I took a brief look at this, I expect it's a bug introduced by #13141 when you don't use a Target for the backend's constraints. Since you just used basis_gates it's causing the UnitarySynthesis pass to not correctly synthesize the circuit.

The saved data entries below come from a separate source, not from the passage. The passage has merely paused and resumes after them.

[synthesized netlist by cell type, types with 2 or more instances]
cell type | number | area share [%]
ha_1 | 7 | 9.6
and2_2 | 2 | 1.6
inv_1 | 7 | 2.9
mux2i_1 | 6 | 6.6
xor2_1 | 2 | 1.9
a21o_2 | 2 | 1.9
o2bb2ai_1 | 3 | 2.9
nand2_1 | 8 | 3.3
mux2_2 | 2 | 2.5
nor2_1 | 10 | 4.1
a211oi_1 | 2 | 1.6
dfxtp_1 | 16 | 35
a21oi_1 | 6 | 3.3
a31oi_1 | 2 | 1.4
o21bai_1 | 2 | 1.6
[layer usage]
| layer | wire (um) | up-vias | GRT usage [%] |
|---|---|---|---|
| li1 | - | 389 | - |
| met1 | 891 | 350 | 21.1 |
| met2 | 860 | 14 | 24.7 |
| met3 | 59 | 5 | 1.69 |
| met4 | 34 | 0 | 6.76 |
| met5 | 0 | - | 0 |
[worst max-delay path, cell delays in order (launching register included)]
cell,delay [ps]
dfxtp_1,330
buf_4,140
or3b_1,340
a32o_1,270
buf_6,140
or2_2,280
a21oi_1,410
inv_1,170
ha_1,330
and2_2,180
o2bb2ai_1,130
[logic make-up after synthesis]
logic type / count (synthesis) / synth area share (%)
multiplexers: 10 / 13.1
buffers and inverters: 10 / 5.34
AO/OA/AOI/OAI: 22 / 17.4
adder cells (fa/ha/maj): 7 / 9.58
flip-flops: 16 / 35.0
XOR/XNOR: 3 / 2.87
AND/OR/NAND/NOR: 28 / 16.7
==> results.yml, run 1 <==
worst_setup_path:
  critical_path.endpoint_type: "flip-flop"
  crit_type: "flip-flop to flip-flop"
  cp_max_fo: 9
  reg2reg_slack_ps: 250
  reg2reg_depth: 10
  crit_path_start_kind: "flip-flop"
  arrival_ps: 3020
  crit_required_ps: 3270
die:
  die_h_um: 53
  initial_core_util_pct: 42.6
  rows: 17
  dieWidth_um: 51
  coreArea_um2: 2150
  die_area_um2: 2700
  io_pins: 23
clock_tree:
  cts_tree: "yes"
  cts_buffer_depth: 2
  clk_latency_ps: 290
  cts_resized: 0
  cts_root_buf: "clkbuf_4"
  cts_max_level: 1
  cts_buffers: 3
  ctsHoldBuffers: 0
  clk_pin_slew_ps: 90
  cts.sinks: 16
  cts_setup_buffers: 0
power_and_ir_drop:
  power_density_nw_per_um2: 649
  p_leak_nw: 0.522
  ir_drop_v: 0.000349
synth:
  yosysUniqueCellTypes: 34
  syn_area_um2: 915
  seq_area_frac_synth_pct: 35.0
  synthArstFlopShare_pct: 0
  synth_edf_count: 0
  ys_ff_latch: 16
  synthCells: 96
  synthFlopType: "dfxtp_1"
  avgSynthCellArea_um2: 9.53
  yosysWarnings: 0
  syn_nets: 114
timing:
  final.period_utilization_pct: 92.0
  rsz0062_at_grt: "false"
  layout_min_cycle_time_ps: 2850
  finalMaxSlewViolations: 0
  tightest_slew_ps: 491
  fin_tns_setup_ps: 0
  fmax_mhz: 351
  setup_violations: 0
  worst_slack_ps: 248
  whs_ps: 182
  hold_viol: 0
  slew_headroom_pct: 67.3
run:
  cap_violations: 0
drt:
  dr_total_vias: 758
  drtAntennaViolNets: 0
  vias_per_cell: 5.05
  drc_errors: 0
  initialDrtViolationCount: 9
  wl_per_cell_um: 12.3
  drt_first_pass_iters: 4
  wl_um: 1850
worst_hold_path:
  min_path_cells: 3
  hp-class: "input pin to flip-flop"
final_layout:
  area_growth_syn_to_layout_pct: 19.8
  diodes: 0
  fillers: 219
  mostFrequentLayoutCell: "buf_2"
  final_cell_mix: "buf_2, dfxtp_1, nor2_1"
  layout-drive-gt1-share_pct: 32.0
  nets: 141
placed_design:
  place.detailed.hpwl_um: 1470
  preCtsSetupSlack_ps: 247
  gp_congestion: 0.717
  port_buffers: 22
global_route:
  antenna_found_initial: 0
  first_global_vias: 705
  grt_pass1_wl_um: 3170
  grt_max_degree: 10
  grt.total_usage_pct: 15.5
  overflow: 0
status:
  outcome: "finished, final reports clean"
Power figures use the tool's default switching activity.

If you look at the circuit coming out of the BasisTranslator into the optimization loop at optimization_level=3 you see:

global phase: 3π/2
                                                                       ┌──────────┐┌────┐                                                                                                                 »
q_0: ─────────────────────────────────────────────────────────■────────┤ Rz(-π/2) ├┤ √X ├─────────────────────────────────────────────────────────────────────────────────────────────────────────────────»
     ┌─────────┐┌────┐┌─────────┐┌─────────┐┌────┐┌─────────┐ │ZZ(π/2) ├─────────┬┘├────┤┌─────────┐┌──────────┐┌─────────┐┌────┐┌─────────┐┌────┐┌─────────┐┌────┐┌─────────┐┌─────────┐┌────┐┌─────────┐»
q_1: ┤ Rz(π/2) ├┤ √X ├┤ Rz(π/2) ├┤ Rz(π/2) ├┤ √X ├┤ Rz(π/2) ├─■────────┤ Rz(π/2) ├─┤ √X ├┤ Rz(π/2) ├┤ Rx(-π/2) ├┤ Rz(π/2) ├┤ √X ├┤ Rz(π/2) ├┤ √X ├┤ Rz(π/2) ├┤ √X ├┤ Rz(π/2) ├┤ Rz(π/2) ├┤ √X ├┤ Rz(π/2) ├»
     └─────────┘└────┘└─────────┘└─────────┘└────┘└─────────┘          └─────────┘ └────┘└─────────┘└──────────┘└─────────┘└────┘└─────────┘└────┘└─────────┘└────┘└─────────┘└─────────┘└────┘└─────────┘»
«               ┌──────────┐
«q_0: ─■────────┤ Rz(-π/2) ├─────────────────────────────────────────────────────────
«      │ZZ(π/2) ├─────────┬┘┌────┐┌─────────┐┌──────────┐┌─────────┐┌────┐┌─────────┐
«q_1: ─■────────┤ Rz(π/2) ├─┤ √X ├┤ Rz(π/2) ├┤ Rx(-π/2) ├┤ Rz(π/2) ├┤ √X ├┤ Rz(π/2) ├
«               └─────────┘ └────┘└─────────┘└──────────┘└─────────┘└────┘└─────────┘

Then the first thing the optimization stage runs is consolidate blocks which collects the entire 2q circuit into a single unitary:

global phase: 3π/2
     ┌──────────┐
q_0: ┤0         ├
     │  Unitary │
q_1: ┤1         ├
     └──────────┘

and immediately after unitary synthesis runs and does nothing with the circuit:

<qiskit.transpiler.passes.synthesis.unitary_synthesis.UnitarySynthesis object at 0x7111761906e0>
None
global phase: 3π/2
     ┌──────────┐
q_0: ┤0         ├
     │  Unitary │
q_1: ┤1         ├
     └──────────┘

Then that unitary gate for the circuit means none of the other optimization passes can do anything with the circuit, until we get to the if statement in the optimization loop looking for gates outside the basis which runs basis translation again to yield the returned circuit instead of optimizing the output as expected. @ElePT might have some thoughts on where this is going wrong.